# Your objective
Of all the lines in the entries below, give again exactly those starting at the line containing "else if (op_hdr & hl_big)" and ending at the line containing "(op_pack & n_255) |", both ends included, and no others.

<<<<

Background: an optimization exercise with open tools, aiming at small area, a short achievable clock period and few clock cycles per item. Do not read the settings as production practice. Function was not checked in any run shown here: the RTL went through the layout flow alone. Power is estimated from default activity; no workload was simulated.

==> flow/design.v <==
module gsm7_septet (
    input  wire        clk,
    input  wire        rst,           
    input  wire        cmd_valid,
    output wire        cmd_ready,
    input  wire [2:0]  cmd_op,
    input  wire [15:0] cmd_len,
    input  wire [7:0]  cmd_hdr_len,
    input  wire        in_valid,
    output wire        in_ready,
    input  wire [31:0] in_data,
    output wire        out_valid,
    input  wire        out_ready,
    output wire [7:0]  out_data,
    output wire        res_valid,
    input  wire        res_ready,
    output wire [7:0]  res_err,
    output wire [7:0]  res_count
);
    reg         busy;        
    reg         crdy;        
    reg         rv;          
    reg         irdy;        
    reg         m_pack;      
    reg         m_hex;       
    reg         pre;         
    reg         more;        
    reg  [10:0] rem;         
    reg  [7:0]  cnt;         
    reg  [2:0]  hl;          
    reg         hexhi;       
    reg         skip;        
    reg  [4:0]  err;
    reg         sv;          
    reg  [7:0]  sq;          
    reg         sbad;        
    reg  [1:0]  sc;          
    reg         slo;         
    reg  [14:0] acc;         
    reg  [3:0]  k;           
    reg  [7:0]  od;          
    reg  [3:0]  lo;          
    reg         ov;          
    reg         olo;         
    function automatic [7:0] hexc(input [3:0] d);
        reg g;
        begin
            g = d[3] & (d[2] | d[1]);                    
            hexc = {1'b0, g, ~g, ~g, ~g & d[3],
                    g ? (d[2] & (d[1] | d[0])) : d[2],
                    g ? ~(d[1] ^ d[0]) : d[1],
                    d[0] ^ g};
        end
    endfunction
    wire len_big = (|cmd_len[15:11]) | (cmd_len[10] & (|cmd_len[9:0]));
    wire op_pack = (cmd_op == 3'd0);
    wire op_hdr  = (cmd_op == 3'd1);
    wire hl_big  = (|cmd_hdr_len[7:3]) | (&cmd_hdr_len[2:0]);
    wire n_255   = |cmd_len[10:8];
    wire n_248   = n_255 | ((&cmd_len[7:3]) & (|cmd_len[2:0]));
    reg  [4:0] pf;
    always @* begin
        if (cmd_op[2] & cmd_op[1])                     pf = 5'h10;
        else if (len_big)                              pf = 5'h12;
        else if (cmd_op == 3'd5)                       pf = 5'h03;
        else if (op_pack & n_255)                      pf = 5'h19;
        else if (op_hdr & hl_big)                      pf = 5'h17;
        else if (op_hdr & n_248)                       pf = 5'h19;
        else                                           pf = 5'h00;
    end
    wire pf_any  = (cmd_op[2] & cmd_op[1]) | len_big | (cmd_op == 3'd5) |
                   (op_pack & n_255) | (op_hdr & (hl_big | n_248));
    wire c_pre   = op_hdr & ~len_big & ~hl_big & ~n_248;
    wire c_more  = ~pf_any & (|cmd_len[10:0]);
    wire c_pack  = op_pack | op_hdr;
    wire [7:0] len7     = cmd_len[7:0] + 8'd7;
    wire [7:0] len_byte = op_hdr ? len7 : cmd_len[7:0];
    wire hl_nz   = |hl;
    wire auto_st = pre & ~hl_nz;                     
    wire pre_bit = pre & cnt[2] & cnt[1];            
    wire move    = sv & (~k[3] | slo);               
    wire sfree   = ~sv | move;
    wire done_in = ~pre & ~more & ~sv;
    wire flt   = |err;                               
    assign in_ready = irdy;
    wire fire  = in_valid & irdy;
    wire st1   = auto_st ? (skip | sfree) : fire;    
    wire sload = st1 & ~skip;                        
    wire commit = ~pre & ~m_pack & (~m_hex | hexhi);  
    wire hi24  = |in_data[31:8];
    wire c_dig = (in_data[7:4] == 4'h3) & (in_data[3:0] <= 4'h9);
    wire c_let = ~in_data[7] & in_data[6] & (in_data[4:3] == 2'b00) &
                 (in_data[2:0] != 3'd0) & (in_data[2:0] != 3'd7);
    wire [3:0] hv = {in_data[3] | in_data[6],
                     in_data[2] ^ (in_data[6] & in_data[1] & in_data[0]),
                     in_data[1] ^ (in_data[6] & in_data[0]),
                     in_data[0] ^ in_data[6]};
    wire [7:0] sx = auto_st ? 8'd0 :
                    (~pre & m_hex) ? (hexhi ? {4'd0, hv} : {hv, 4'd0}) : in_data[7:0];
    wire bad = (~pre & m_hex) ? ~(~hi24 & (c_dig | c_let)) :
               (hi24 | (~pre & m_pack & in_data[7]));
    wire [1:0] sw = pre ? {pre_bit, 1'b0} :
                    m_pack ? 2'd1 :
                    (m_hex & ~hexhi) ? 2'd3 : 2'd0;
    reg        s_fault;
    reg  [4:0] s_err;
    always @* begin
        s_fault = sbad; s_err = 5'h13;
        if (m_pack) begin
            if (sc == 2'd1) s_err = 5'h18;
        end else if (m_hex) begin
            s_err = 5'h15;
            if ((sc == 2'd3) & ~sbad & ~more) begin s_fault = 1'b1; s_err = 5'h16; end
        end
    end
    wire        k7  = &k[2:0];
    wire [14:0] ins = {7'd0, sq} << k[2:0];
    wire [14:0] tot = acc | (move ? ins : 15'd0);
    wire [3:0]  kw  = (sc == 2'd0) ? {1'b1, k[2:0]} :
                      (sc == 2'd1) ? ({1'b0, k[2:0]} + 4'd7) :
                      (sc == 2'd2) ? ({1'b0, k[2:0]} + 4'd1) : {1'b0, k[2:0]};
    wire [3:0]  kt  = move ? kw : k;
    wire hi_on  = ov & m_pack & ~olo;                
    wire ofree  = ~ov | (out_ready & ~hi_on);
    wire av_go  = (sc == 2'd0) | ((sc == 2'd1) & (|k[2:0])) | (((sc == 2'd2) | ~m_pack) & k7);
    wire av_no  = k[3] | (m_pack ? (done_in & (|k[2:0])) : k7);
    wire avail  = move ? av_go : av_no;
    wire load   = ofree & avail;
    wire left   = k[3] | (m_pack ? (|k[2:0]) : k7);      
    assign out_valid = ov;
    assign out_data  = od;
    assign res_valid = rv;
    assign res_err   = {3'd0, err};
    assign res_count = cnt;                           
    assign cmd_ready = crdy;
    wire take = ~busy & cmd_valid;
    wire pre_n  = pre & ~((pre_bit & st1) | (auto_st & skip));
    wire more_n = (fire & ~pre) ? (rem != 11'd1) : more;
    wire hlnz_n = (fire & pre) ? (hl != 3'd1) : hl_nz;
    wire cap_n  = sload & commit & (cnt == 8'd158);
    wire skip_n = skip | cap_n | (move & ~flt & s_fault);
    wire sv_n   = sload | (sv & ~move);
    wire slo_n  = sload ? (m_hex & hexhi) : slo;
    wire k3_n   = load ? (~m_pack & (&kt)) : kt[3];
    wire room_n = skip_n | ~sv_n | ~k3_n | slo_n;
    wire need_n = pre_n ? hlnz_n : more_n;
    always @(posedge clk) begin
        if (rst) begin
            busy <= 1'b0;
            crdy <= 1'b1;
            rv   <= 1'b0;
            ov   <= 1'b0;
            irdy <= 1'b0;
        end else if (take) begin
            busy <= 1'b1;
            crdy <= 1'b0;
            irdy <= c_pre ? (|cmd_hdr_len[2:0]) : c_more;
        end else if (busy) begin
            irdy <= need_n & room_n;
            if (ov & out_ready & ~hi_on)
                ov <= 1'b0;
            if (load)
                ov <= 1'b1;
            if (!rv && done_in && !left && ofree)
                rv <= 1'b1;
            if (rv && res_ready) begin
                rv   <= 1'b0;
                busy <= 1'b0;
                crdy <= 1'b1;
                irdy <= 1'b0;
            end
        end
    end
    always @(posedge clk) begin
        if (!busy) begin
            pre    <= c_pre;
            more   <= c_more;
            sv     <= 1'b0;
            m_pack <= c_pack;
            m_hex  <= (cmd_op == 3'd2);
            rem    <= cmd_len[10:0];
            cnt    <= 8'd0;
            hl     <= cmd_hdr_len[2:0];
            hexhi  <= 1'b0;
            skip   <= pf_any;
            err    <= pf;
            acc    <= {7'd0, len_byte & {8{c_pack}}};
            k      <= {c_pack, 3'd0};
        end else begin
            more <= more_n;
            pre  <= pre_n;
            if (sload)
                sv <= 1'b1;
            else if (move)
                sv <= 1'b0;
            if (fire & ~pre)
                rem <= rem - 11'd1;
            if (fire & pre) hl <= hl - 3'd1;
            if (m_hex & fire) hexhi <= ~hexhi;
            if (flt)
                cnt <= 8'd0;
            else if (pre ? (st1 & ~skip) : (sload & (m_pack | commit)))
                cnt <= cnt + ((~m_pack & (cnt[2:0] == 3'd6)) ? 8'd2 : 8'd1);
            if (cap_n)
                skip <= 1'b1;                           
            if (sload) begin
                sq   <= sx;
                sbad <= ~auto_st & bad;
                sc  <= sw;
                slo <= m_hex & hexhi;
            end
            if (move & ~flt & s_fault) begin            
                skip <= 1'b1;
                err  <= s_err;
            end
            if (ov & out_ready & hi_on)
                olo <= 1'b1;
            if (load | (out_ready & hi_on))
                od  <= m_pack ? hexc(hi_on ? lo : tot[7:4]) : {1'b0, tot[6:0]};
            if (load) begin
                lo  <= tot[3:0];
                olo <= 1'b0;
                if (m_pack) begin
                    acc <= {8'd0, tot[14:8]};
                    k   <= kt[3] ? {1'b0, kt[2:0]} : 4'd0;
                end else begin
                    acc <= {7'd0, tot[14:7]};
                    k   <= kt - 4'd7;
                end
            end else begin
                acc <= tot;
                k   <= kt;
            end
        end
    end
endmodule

>>>>

# Answer to the exercise
        else if (op_hdr & hl_big)                      pf = 5'h17;
        else if (op_hdr & n_248)                       pf = 5'h19;
        else                                           pf = 5'h00;
    end
    wire pf_any  = (cmd_op[2] & cmd_op[1]) | len_big | (cmd_op == 3'd5) |
                   (op_pack & n_255) | (op_hdr & (hl_big | n_248));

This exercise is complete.